Een lazerij
1 voor leprozen
2.
V
anaf de zeventiende eeuw zien we de eerste ‘normale’
ziekenhuizen verschijnen, maar al eeuwen daarvoor
kende Maastricht speciale instellingen waar lijders aan
besmettelijke ziekten werden verpleegd. Of moeten we spreken
van ‘opgeborgen’ of ‘buiten de gemeenschap geplaatst’? De stad
heeft zich van oudsher onder andere met lepra intensief bezig
moeten houden.
Romeinse legers brachten lepra of melaatsheid vanuit
Klein-Azië naar Europa. Rond het begin van de vijfde eeuw
bereikte de ziekte onze streken. Vanaf het begin plaatste men
de melaatsen buiten de gemeenschap, dus buiten het bebouwde
en bewoonde gebied. Een bewijs dat Maastricht al vroeg
leprozen kende, vormt het testament dat een zekere diaken
Grimo ofwel Adelgisel uit Verdun in 634 opstelde. Deze legde
daarin vast dat hij zijn aandeel in het domein Flémalle aan de
lepralijders van Maastricht naliet. Waar deze melaatsen toen
verbleven is niet bekend, maar dat zal buiten de nederzettingen
Maastricht en Wyck zijn geweest.
Als gevolg van de kruistochten nam het aantal melaatsen in de
hoge Middeleeuwen sterk toe en kwam het in Maastricht tot de
stichting van een geïsoleerd gelegen opvang. Die lag in de
stadsvrijheid buiten Wyck aan de uitvalsweg naar Aken, zo’n
achthonderd meter buiten de Duitse poort. Men noemde een
dergelijke leprozeninstelling een ‘lazarij’ of ‘lazerij’, naar de
Bijbelse persoon Lazarus die door Christus van zijn melaatsheid
werd genezen. Het plaatsen van een melaatse in een lazerij,
duidelijk een vorm van quarantaine ter bescherming van de
gezonde medeburgers, ging gepaard met een afscheidsritueel.

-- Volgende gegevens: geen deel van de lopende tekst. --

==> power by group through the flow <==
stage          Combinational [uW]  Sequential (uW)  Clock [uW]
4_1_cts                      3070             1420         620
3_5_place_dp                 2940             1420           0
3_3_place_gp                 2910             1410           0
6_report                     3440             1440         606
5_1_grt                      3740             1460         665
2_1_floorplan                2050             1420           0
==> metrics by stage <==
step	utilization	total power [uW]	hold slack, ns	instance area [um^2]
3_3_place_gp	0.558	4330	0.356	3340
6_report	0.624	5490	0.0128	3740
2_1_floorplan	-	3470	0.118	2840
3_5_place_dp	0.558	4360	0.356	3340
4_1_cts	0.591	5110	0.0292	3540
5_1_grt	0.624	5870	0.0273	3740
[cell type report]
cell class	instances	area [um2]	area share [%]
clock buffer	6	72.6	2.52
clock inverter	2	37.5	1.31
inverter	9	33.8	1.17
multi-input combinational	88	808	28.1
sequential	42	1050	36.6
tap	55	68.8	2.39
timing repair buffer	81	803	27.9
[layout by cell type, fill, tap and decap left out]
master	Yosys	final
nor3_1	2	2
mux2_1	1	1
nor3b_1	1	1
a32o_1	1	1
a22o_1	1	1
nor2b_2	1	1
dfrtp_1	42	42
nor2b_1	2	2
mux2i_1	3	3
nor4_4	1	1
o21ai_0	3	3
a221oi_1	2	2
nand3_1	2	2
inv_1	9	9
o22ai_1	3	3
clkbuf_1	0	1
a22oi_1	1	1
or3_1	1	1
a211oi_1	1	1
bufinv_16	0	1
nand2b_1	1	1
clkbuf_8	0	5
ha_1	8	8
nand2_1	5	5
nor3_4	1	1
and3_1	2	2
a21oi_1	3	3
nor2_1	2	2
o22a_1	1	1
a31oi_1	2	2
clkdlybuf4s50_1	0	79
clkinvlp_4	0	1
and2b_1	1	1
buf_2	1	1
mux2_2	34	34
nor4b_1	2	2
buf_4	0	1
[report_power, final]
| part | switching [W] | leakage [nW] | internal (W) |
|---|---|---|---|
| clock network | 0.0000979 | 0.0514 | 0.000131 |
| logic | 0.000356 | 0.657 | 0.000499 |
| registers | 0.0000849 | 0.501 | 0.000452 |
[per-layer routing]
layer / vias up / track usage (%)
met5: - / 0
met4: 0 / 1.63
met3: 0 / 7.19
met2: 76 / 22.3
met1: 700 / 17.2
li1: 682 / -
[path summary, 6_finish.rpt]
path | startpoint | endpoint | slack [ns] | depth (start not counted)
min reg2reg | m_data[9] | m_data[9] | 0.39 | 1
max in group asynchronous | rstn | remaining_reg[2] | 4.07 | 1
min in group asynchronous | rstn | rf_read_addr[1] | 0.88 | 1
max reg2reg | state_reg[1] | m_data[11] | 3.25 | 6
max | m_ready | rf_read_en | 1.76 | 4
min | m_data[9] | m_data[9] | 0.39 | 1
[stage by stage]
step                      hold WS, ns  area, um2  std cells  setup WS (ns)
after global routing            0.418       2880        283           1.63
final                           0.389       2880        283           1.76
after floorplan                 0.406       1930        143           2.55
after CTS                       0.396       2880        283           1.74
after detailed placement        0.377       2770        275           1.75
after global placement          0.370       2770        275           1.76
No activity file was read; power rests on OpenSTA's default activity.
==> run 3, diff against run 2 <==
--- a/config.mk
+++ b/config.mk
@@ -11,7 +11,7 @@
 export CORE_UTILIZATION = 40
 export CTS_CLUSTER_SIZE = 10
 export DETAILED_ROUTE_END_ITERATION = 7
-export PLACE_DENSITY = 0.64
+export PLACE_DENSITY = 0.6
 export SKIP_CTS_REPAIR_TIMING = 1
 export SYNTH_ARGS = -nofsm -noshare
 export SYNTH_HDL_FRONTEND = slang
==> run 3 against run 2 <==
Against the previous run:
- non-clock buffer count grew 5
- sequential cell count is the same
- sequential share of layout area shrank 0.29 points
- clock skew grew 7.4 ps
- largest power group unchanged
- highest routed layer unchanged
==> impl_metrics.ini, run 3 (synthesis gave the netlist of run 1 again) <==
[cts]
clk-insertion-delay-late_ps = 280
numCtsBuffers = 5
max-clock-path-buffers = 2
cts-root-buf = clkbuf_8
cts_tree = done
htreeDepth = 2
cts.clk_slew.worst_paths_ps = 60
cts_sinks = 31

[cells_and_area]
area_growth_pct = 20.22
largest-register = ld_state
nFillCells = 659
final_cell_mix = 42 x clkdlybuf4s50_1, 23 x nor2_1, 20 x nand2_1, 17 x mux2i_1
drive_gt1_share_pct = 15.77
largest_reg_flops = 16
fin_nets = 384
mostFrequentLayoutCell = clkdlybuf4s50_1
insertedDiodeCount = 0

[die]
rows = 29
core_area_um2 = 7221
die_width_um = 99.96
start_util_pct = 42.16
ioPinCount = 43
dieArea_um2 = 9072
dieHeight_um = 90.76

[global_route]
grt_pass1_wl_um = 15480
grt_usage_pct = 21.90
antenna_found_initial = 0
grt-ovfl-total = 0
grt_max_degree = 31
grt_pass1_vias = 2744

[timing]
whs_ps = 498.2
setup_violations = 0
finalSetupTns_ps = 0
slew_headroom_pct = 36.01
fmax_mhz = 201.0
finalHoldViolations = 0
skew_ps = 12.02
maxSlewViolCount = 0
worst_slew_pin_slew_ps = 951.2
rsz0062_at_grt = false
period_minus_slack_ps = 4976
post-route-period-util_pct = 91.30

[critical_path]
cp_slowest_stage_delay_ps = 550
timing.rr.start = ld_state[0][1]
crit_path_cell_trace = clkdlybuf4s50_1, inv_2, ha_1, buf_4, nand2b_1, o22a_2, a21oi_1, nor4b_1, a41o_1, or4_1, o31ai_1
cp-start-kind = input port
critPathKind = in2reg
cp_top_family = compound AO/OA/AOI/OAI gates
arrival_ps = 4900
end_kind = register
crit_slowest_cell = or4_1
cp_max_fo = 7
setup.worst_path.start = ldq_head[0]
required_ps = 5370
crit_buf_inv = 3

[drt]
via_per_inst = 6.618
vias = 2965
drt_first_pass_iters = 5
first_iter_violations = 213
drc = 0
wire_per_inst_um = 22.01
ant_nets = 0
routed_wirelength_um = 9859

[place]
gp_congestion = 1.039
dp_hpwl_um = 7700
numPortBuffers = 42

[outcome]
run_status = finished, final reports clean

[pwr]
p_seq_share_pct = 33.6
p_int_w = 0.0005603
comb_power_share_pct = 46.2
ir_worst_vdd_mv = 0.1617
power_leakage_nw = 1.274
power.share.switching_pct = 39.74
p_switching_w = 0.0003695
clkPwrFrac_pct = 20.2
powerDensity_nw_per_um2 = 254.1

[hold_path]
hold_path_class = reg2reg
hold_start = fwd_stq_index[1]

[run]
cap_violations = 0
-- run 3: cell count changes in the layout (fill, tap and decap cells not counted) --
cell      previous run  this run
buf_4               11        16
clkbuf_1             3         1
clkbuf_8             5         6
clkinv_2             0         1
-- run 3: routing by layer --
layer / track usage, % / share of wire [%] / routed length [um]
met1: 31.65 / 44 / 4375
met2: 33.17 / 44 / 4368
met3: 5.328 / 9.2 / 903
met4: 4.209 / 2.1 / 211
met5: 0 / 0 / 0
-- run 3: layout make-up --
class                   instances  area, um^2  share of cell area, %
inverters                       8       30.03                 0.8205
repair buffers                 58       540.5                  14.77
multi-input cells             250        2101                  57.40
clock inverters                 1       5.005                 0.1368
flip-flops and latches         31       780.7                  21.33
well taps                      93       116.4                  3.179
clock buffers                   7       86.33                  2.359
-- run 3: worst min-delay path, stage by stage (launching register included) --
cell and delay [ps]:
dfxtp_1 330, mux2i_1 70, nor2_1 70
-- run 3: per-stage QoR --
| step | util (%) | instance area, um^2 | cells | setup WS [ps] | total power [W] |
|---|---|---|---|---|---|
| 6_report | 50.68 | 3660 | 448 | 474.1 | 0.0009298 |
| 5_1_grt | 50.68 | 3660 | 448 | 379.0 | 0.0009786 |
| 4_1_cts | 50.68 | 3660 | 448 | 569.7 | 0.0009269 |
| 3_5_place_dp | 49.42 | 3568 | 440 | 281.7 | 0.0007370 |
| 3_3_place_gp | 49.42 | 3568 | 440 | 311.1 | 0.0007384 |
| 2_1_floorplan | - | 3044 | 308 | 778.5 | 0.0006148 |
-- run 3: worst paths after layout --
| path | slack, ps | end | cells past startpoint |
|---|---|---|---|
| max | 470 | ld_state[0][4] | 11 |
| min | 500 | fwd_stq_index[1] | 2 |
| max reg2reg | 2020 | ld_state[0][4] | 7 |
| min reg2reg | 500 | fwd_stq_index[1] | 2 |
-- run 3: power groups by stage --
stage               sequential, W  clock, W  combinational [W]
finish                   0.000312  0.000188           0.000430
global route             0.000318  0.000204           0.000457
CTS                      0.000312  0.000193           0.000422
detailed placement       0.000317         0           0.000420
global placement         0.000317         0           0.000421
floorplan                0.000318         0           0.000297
File: src/rtl/fetch_pc_ctrl.sv
// Fetch PC controller: owns the fetch PC, applies EX redirects, squashes wrong-path work.
// Optional: define PC_ALIGN_CHECK_EN to word-align redirect targets and flag misaligned ones.
module fetch_pc_ctrl #(
    parameter int              PC_W     = 9,
    parameter logic [PC_W-1:0] RESET_PC = '0,
    parameter int              CNT_W    = 16
) (
    input  logic             clk,
    input  logic             reset,
    input  logic             stall,
    input  logic             pc_sel,
    input  logic [31:0]      br_pc,
    input  logic             imem_ready,
    output logic [PC_W-1:0]  pc_out,
    output logic             fetch_valid,
    output logic             flush_ifid,
    output logic             flush_idex,
    output logic             redirect_pending,
    output logic [CNT_W-1:0] redirect_cnt,
    output logic             misalign
);

    typedef enum logic {
        RUN  = 1'b0,
        PEND = 1'b1
    } state_e;

    state_e            state_q, state_d;
    logic [PC_W-1:0]   pc_q, pc_d;
    logic [PC_W-1:0]   pend_q, pend_d;
    logic [CNT_W-1:0]  cnt_q, cnt_d;

    logic              adv;
    logic              accept;
    logic              in_pend;
    logic [PC_W-1:0]   tgt;
    logic              mis_hit;

    // Upper target bits lie outside the fetch address space.
    logic unused_br_hi;
    assign unused_br_hi = &{1'b0, br_pc[31:PC_W]};

    assign adv     = !stall && imem_ready;
    assign in_pend = (state_q == PEND);
    assign accept  = !in_pend && pc_sel;

`ifdef PC_ALIGN_CHECK_EN
    assign tgt     = {br_pc[PC_W-1:2], 2'b00};
    assign mis_hit = |br_pc[1:0];
`else
    assign tgt     = br_pc[PC_W-1:0];
    assign mis_hit = 1'b0;
`endif

    // Next-state: redirect beats stall; PEND waits only on imem_ready.
    always_comb begin
        state_d = state_q;
        pc_d    = pc_q;
        pend_d  = pend_q;
        cnt_d   = cnt_q;
        unique case (state_q)
            RUN: begin
                if (pc_sel) begin
                    cnt_d = (&cnt_q) ? cnt_q : cnt_q + 1'b1;
                    if (imem_ready) begin
                        pc_d = tgt;
                    end else begin
                        pend_d  = tgt;
                        state_d = PEND;
                    end
                end else if (adv) begin
                    pc_d = pc_q + PC_W'(4);
                end
            end
            PEND: begin
                if (imem_ready) begin
                    pc_d    = pend_q;
                    state_d = RUN;
                end
            end
            default: begin
                state_d = RUN;
            end
        endcase
    end

    // State registers with synchronous reset.
    always_ff @(posedge clk) begin
        if (reset) begin
            state_q <= RUN;
            pc_q    <= RESET_PC;
            pend_q  <= '0;
            cnt_q   <= '0;
        end else begin
            state_q <= state_d;
            pc_q    <= pc_d;
            pend_q  <= pend_d;
            cnt_q   <= cnt_d;
        end
    end

`ifdef PC_ALIGN_CHECK_EN
    logic mis_q;

    // One-cycle pulse for each accepted misaligned redirect.
    always_ff @(posedge clk) begin
        if (reset) begin
            mis_q <= 1'b0;
        end else begin
            mis_q <= accept && mis_hit;
        end
    end

    assign misalign = mis_q;
`else
    logic unused_mis;
    assign unused_mis = &{1'b0, mis_hit};
    assign misalign   = 1'b0;
`endif

    assign pc_out       = pc_q;
    assign redirect_cnt = cnt_q;

    // Handshake and squash outputs are forced low in the reset cycle.
    assign fetch_valid      = !reset && !in_pend && adv && !pc_sel;
    assign flush_idex       = !reset && accept;
    assign flush_ifid       = !reset && (accept || in_pend);
    assign redirect_pending = !reset && in_pend;

endmodule

File: config.mk
export PLATFORM = sky130hd
export DESIGN_NAME = fetch_pc_ctrl
export DESIGN_NICKNAME = d
export VERILOG_FILES = /design/src/rtl/fetch_pc_ctrl.sv
export SDC_FILE = /design/constraint.sdc
export NUM_CORES = 1
export LEC_CHECK = 0
export BUFFER_PORTS_ARGS = -buffer_cell sky130_fd_sc_hd__buf_2
export CAP_MARGIN = 25
export CORE_MARGIN = 4
export CORE_UTILIZATION = 52
export DETAILED_ROUTE_END_ITERATION = 16
export GPL_ROUTABILITY_DRIVEN = 0
export GPL_TIMING_DRIVEN = 1
export PLACE_DENSITY_LB_ADDON = 0.15
export SYNTH_ARGS = -nofsm -noshare
export SYNTH_HDL_FRONTEND = slang
export SYNTH_SLANG_ARGS = --single-unit
File: constraint.sdc
create_clock -name clk -period 3.7 [get_ports clk]
set_input_delay 0.185 -clock clk [delete_from_list [all_inputs] [get_ports clk]]
set_output_delay 0.185 -clock clk [all_outputs]
set_load 0.005 [all_outputs]
==> metrics list <==
* Worst-case headroom to the max-slew limit: 52.0%
- The clock passes through at most 2 buffers.
- Final wirelength: 4300 um
- Layout cells sized above 1: 21.9%
- Gate power share: 11.1%
- For this run, the register share of the synthesized area comes to 38.8%.
- Status: complete, no violations
* Post-Layout Inst Area: 0.00207 mm2
* CTS Root Buffer Type: sky130_fd_sc_hd__clkbuf_4
* Net switching power figure: 0.199 mW
* Cell count after placement: 303
* Summed instance area of the synthesized netlist: 0.00181 mm2
* Endpoint type of the worst setup path: register
* H-Tree Depth: 2
- In this run the remaining antenna-violating nets after routing total 0.
- Excluding fillers, the count of instances in the completed layout stands at 311.
* Longest individual stage delay on the worst path: 0.63 ns
* Via count of the first global-routing pass: 1,516
- Final period utilization: 63.2%
- Routed vias/inst: 5.71
- The layout has 329 filler cells.
* Final hold slack: 0.0625 ns
- Async SR Flop Fraction: 0%
- Clock-pin slew reported for the worst setup and hold paths after clock tree synthesis: 0.12 ns
- For this run, design rule violations remaining after detail routing come to 0.
- Utilization after layout: 62.0%
- The floorplan step defined a die boundary enclosing 0.00448 mm2.
- TritonCTS created 5 clock buffers.
- During synthesis, Yosys emitted a total of 0 warnings.
* Num Clock Sinks: 35
- The die is 66.9 um tall.
* Residual overflow from global routing: 0
- Startpoint class of the critical path: register
- Wire length of the first global-routing pass: 7070 um
- Required @ worst endpoint: 3.98 ns
- Maximum ir drop on the vdd rail: 0.000168 V
- The critical path contains buffers and inverters numbering 0 combined.
- Total iterations of the first detailed-routing run: 4
- Total of endpoints with negative setup slack in the final report: 0
- Post-cts resize count: 0
- Setup TNS: 0 ns
- Antenna cells: 0
* Largest net degree at the start of global routing: 40
* Critical path, cell by cell: nand2b_1 > or3b_1 > or4_1 > a21oi_1
- In this run, flip-flops and latches consume 58.1% of the power.
- Post-Synthesis Mean Instance Area: 7.86 um2
* HP Class: input pin to register
- Grouping stages by cell kind, the critical path spends the most delay in simple AND/OR/NAND/NOR gates.
* Die width: 66.9 um
* Number of buffers inserted by post-CTS setup repair: 0
* Total power density per cell area: 334 mW/mm2
- The number of cells on the worst reg-to-reg path is 4.
- The initial utilization of the core area, before any placement, comes to 54.1%.
* Area of the core: 0.00334 mm2
* Placed inst area: 0.00201 mm2
- The number of hold violations in the final report was 0.
- Hold-fix buffers, CTS: 0
* Count of boundary I/O pins: 67
* Setup CP Type: register to register
- Global routing used 21.0% of the available tracks across all layers.
* RSZ-0062 raised after global routing: false
* Detailed-route wire length per cell: 13.8 um
- TritonCTS clock tree: yes
- Summed over all cells, the static leakage comes to 0.807 nW.
* Clock insertion delay at the later pin of the skew report: 0.35 ns
* Data arrival time of the critical path: 2.62 ns
* Number of pins with negative max-slew slack in the final report: 0
- Clock skew on the completed layout was measured at 0.00697 ns.
* Gate Count Post-Synth: 230
- The area growth from synthesis to layout is 14.5%.
* Minimum clock period after layout: 2.34 ns
* Internal power of the cells: 0.493 mW
* Detailed placement HPWL: 2940 um
- Along the worst path, the maximum fanout reaches 21.
* Synthesized netlist net count: 269
- Most used flip-flop cell after synthesis: sky130_fd_sc_hd__dfxtp_1
- DRC marker count from the first detailed-route iteration: 157
- The initial antenna violation count came to 0.
- Synth unique cells: 40
* Clock group share of total power: 30.8%
* Flop and latch count out of synthesis: 35
- Net switching is 28.7% of the power.
* Site Rows: 21
- Highest clock rate: 427 MHz
- Among all stages on the critical path, the largest delay is contributed by sky130_fd_sc_hd__or3b_1.
* Crit path depth: 4
- Worst Max-Slew Pin Slew: 0.720 ns
- During placement, the flow inserted port buffers numbering 42.
- In this run, synthesis inferred 0 flip-flops with an integrated enable.
* Post-layout net count: 303
- Via count: 1,775
- Counting instances, the worst hold path has a depth of 3.
- Across the run, the number of max-cap violations was 0.
==> stage by stage <==
step,setup WS [ns],total power [mW]
after floorplan,1.98,0.458
after global placement,1.42,0.485
after detailed placement,1.40,0.487
after CTS,1.38,0.699
after global routing,1.18,0.733
final,1.36,0.691
==> synthesized netlist by cell type (all sizes together), types with 2 or more instances <==
cell | count | area share [%]
dfxtp | 35 | 39
a21oi | 30 | 8.3
nand2 | 30 | 6.2
o21ai | 28 | 7.8
clkbuf | 12 | 2.5
nor2 | 9 | 1.9
nand3 | 7 | 1.9
or4 | 7 | 2.9
and4 | 6 | 3.2
o31ai | 6 | 2.5
inv | 5 | 1.0
nand2b | 5 | 1.7
mux2i | 4 | 2.2
nand4 | 4 | 1.4
or3 | 4 | 1.4
a211oi | 3 | 1.2
and3 | 3 | 1.0
buf | 3 | 0.97
nor2b | 3 | 1.0
o41ai | 3 | 1.5
ha | 2 | 1.4
mux2 | 2 | 1.2
nor3 | 2 | 0.55
nor4 | 2 | 0.69
o211ai | 2 | 0.83
o311ai | 2 | 0.97
==> metal layers <==
layer  vias up  track usage, %  wire length [um]
li1        917               -                 -
met5         -               0                 0
met3         5            6.07               232
met2        40            32.2              1910
met4         0            8.35                64
met1       813            27.6              2090
==> cell type report <==
class                   instances  area (um2)  share of cell area (%)
clock inverters                 3        20.0                   0.967
repair buffers                 42         210                    10.2
flip-flops and latches         35         701                    33.9
multi-input cells             175        1020                    49.5
clock buffers                   5        37.5                    1.81
well taps                      46        57.6                    2.78
inverters                       5        18.8                   0.907
==> placed cells by master (no fill, tap or decap), types with 3 or more instances in the layout <==
master	netlist	layout
sky130_fd_sc_hd__and3_1	3	3
sky130_fd_sc_hd__a21oi_1	30	30
sky130_fd_sc_hd__dfxtp_1	35	35
sky130_fd_sc_hd__nand2_1	30	30
sky130_fd_sc_hd__or4_1	7	7
sky130_fd_sc_hd__inv_1	5	5
sky130_fd_sc_hd__or3_1	4	4
sky130_fd_sc_hd__a211oi_1	3	3
sky130_fd_sc_hd__and4_1	3	3
sky130_fd_sc_hd__buf_2	2	42
sky130_fd_sc_hd__mux2i_1	4	4
sky130_fd_sc_hd__clkbuf_4	0	5
sky130_fd_sc_hd__o31ai_1	6	6
sky130_fd_sc_hd__o41ai_1	3	3
sky130_fd_sc_hd__o21ai_0	28	28
sky130_fd_sc_hd__nor2_1	9	9
sky130_fd_sc_hd__nand3_1	7	7
sky130_fd_sc_hd__nand2b_1	5	5
sky130_fd_sc_hd__nand4_1	4	4
sky130_fd_sc_hd__nor2b_1	3	3
==> worst reg2reg max path, stage by stage (launching register included) <==
cell,delay [ns]
sky130_fd_sc_hd__dfxtp_1,0.53
sky130_fd_sc_hd__nand2b_1,0.53
sky130_fd_sc_hd__or3b_1,0.63
sky130_fd_sc_hd__or4_1,0.44
sky130_fd_sc_hd__a21oi_1,0.15
==> registers in the layout (all words and copies together) (netlist names) <==
name and count:
redirect_cnt 16, pc_out 9, pend_q 9, in_pend 1
==> path summary, 6_finish.rpt <==
path | slack [ns] | to | start
setup / recovery | 1.36 | redirect_cnt[8] | in_pend
hold / removal | 0.06 | pend_q[1] | br_pc[1]
setup reg to reg | 1.36 | redirect_cnt[8] | in_pend
hold reg to reg | 0.48 | pend_q[2] | pend_q[2]
==> cells by family (layout without fill, tap and decap cells) <==
family / Yosys count / in the layout / synth area share, %
mux: 6 / 6 / 3.46
fa+ha+maj: 2 / 2 / 1.38
flops: 35 / 35 / 38.8
other cells: 1 / 1 / 0.208
compound gates: 80 / 80 / 26.0
buf+inv: 20 / 55 / 4.50
simple gates: 86 / 86 / 25.7
==> power by group through the flow <==
| stage | Combinational (mW) | Clock (mW) | Sequential (mW) |
|---|---|---|---|
| floorplan | 0.0518 | 0 | 0.406 |
| global placement | 0.0756 | 0 | 0.410 |
| detailed placement | 0.0764 | 0 | 0.410 |
| CTS | 0.0767 | 0.220 | 0.402 |
| global route | 0.0870 | 0.241 | 0.404 |
| finish | 0.0764 | 0.213 | 0.402 |
(Power assumes the default switching activity.)
## config.mk

```make
export PLATFORM = sky130hd
export DESIGN_NAME = raycast_column_scheduler_flat
export DESIGN_NICKNAME = d
export VERILOG_FILES = /design/src/rtl/raycast_column_scheduler_if.sv /design/src/rtl/raycast_column_scheduler.sv /design/src/flat_wrapper.sv
export SDC_FILE = /design/constraint.sdc
export NUM_CORES = 1
export LEC_CHECK = 0
export ABC_AREA = 1
export CAP_MARGIN = 15
export CELL_PAD_IN_SITES_DETAIL_PLACEMENT = 0
export CELL_PAD_IN_SITES_GLOBAL_PLACEMENT = 1
export CORE_UTILIZATION = 39
export CTS_BUF_LIST = sky130_fd_sc_hd__clkbuf_4 sky130_fd_sc_hd__clkbuf_8
export DETAILED_ROUTE_END_ITERATION = 7
export MAX_ROUTING_LAYER = met4
export PLACE_DENSITY_LB_ADDON = 0.12
export SYNTH_ARGS = -nofsm -noshare
export SYNTH_HDL_FRONTEND = slang
export SYNTH_SLANG_ARGS = --single-unit
```

## constraint.sdc

```tcl
create_clock -name clock -period 2.88 [get_ports clock]
set_input_delay 0.432 -clock clock [delete_from_list [all_inputs] [get_ports clock]]
set_output_delay 0.432 -clock clock [all_outputs]
set_load 0.01 [all_outputs]
```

De familie meldde de patiënt aan bij de pastoor en deze gaf de
vertrekkende parochiaan ten afscheid zijn zegen. Dit wijst erop
dat de lepralijder normaal gesproken niet meer naar huis
terugkeerde en feitelijk dood verklaard werd, wat nog eens
werd benadrukt door het feit dat hij alle geld en goed verloor.
In en om de Maastrichtse lazerij, ook wel ’t Zieken
genoemd, mocht de melaatse bedelen, maar zijn normale
onderhoud werd, op basis van de inkomsten van landerijen,
bekostigd door de stad.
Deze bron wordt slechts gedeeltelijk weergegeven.